If it helps anyone too this is my typical Python boilerplate for noding. Subtractive is definitely the way to go, I’d never remeber these off the top of my head.
Like @Aaron_Maller, even though I have written several Python scripts in Dynamo using both DesignScript geometry and the Revit API, and I manage in Python, I struggle to understand the import of libraries and their implementation in scripts (I mean their hierarchy or assemblies where they are derived from).
01- As a comparison why no class is imported beofore using DesignScript.Geometry and we wrote: from Autodesk.DesignScript.Geometry import *,
however when we’re using Revit.GeometryConversion we should import Revit class before?
02- When using DocumentManager and TransactionManager why we should import RevitServices while we add it’s reference before by writing: clr.AddReference('RevitServices')
03- in order to use Revit API why we wrote import Autodesk instead off import Revit ?
Can you please explain more about imports or provide resources where I can better understand this topic?
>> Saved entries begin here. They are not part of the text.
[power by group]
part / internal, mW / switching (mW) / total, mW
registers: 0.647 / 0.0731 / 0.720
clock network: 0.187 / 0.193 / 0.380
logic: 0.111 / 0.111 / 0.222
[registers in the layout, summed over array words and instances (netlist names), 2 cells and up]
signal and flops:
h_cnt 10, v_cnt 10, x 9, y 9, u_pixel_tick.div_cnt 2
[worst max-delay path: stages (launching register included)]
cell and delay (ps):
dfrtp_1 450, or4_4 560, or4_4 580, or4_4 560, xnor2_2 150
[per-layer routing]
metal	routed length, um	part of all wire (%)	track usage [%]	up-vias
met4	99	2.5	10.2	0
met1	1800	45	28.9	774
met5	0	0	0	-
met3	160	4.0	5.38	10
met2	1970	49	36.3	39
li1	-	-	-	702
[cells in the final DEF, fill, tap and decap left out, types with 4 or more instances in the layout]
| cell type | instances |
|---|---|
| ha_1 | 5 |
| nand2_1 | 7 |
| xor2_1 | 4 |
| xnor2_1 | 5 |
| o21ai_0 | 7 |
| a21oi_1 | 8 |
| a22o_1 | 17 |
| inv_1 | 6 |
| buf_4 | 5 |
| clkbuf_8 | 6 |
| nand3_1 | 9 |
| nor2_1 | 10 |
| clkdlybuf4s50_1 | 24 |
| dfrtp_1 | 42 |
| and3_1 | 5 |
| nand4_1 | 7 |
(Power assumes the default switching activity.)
===== src/rtl/two_to_one_merge_16bit.sv =====
// Registered 2:1 round-robin stream merger with source tagging and per-lane status counters.
// Optional build macro ZERO_SKIP_EN: accepted all-zero words are consumed but not forwarded.
module two_to_one_merge_16bit #(
   parameter int BITS     = 16,
   parameter int CNT_BITS = 16
) (
   input  logic                clk,
   input  logic                reset,
   input  logic [BITS-1:0]     in1_data,
   input  logic                in1_valid,
   output logic                in1_ready,
   input  logic [BITS-1:0]     in2_data,
   input  logic                in2_valid,
   output logic                in2_ready,
   output logic [BITS-1:0]     out_data,
   output logic                out_sel,
   output logic                out_valid,
   input  logic                out_ready,
   output logic [CNT_BITS-1:0] cnt1,
   output logic [CNT_BITS-1:0] cnt2,
   output logic [CNT_BITS-1:0] skip_cnt
);

   typedef enum logic {EMPTY = 1'b0, FULL = 1'b1} state_t;

   state_t              state_reg;
   logic [BITS-1:0]     out_data_reg;
   logic                out_sel_reg;
   logic                last_grant_reg;   // 0: lane 1 won last, 1: lane 2 won last
   logic [CNT_BITS-1:0] cnt1_reg;
   logic [CNT_BITS-1:0] cnt2_reg;

   logic            load_ok;
   logic            grant1;
   logic            grant2;
   logic            acc1;
   logic            acc2;
   logic            accept;
   logic [BITS-1:0] acc_data;
   logic            skip;
   logic            load_word;

   function automatic logic [CNT_BITS-1:0] sat_inc(input logic [CNT_BITS-1:0] v);
      return (&v) ? v : v + 1'b1;
   endfunction

   assign out_valid = (state_reg == FULL);
   assign out_data  = out_data_reg;
   assign out_sel   = out_sel_reg;
   assign cnt1      = cnt1_reg;
   assign cnt2      = cnt2_reg;

   // Under contention the lane that did not win last time gets the slot.
   always_comb begin
      load_ok   = !out_valid || out_ready;
      grant1    = in1_valid && (!in2_valid || last_grant_reg);
      grant2    = in2_valid && (!in1_valid || !last_grant_reg);
      in1_ready = load_ok && grant1;
      in2_ready = load_ok && grant2;
      acc1      = in1_valid && in1_ready;
      acc2      = in2_valid && in2_ready;
      accept    = acc1 || acc2;
      acc_data  = acc2 ? in2_data : in1_data;
   end

`ifdef ZERO_SKIP_EN
   logic [CNT_BITS-1:0] skip_cnt_reg;

   assign skip     = accept && (acc_data == '0);
   assign skip_cnt = skip_cnt_reg;

   always_ff @(posedge clk or posedge reset) begin
      if (reset) begin
         skip_cnt_reg <= '0;
      end else if (skip) begin
         skip_cnt_reg <= sat_inc(skip_cnt_reg);
      end
   end
`else
   assign skip     = 1'b0;
   assign skip_cnt = '0;
`endif

   assign load_word = accept && !skip;

   always_ff @(posedge clk or posedge reset) begin
      if (reset) begin
         state_reg      <= EMPTY;
         out_data_reg   <= '0;
         out_sel_reg    <= 1'b0;
         last_grant_reg <= 1'b1;
         cnt1_reg       <= '0;
         cnt2_reg       <= '0;
      end else begin
         if (accept) begin
            last_grant_reg <= acc2;
         end
         // A skipped word leaves the stage as if nothing arrived, so drain still applies.
         case (state_reg)
            EMPTY: begin
               if (load_word) begin
                  state_reg    <= FULL;
                  out_data_reg <= acc_data;
                  out_sel_reg  <= acc2;
               end
            end
            FULL: begin
               if (load_word) begin
                  out_data_reg <= acc_data;
                  out_sel_reg  <= acc2;
               end else if (out_ready) begin
                  state_reg <= EMPTY;
               end
            end
            default: state_reg <= EMPTY;
         endcase
         if (acc1 && !skip) begin
            cnt1_reg <= sat_inc(cnt1_reg);
         end
         if (acc2 && !skip) begin
            cnt2_reg <= sat_inc(cnt2_reg);
         end
      end
   end

endmodule
$ cat config.mk
export PLATFORM = sky130hd
export DESIGN_NAME = c2_sn_shift_flat
export DESIGN_NICKNAME = d
export VERILOG_FILES = /design/src/rtl/c2_enc_pkg.sv /design/src/rtl/c2_sn_shift_if.sv /design/src/rtl/c2_sn_shift.sv /design/src/flat_wrapper.sv
export SDC_FILE = /design/constraint.sdc
export NUM_CORES = 1
export LEC_CHECK = 0
export CORE_MARGIN = 2
export CORE_UTILIZATION = 50
export CTS_CLUSTER_SIZE = 16
export DETAILED_ROUTE_END_ITERATION = 7
export GPL_TIMING_DRIVEN = 0
export PLACE_DENSITY = 0.81
export SLEW_MARGIN = 25
export SYNTH_ARGS = -nofsm -noshare
export SYNTH_HDL_FRONTEND = slang
export SYNTH_SLANG_ARGS = --single-unit
export TNS_END_PERCENT = 100
$ cat constraint.sdc
create_clock -name clk -period 4.2 [get_ports clk]
set_input_delay 1.05 -clock clk [delete_from_list [all_inputs] [get_ports clk]]
set_output_delay 1.05 -clock clk [all_outputs]
set_load 0.1 [all_outputs]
If you look at the Python I posted and read the comments you can see what we add to the CLR prior to importing to the Python environment. If you skip a CLR add your import is apt to fail in one of if not all environments. So to import geometry conversion to have to:
Add RevitNodes to the CLR
Import Revit to the Python environment
Import the geometry conversion extension to the CLR
This is lines 9, 10, and 12 of the code I posted.
The CLR and your Python environment are two different things. In order to import into your Python environment it has to be in the Common Language Runtime, and so you have to add a reference to the library into the CLR first.
The Revit API classes are prefixed with Autodesk to prevent namespace collision in the NET environment and ensure things that shouldn’t use it attempt to utilize the Revit API. The first is relevant as some other Autodesk tools also have a Revit class (i.e. importers and exporters for some of our other tools, stuff that happens in Autodesk Platform Services, the Dynamo Revit nodes, etc.). A good example of this is Dynamo where in that context Python would grab the Dynamo for Revit nodes, but you want the Revit API. The second is relevant as Revit files are VERY particular, and it is very easy to corrupt them by messing with them, often in ways which aren’t apparent for a few weeks or months later when there is already no way to repair the file that doesn’t result in significant data loss and rework for design teams.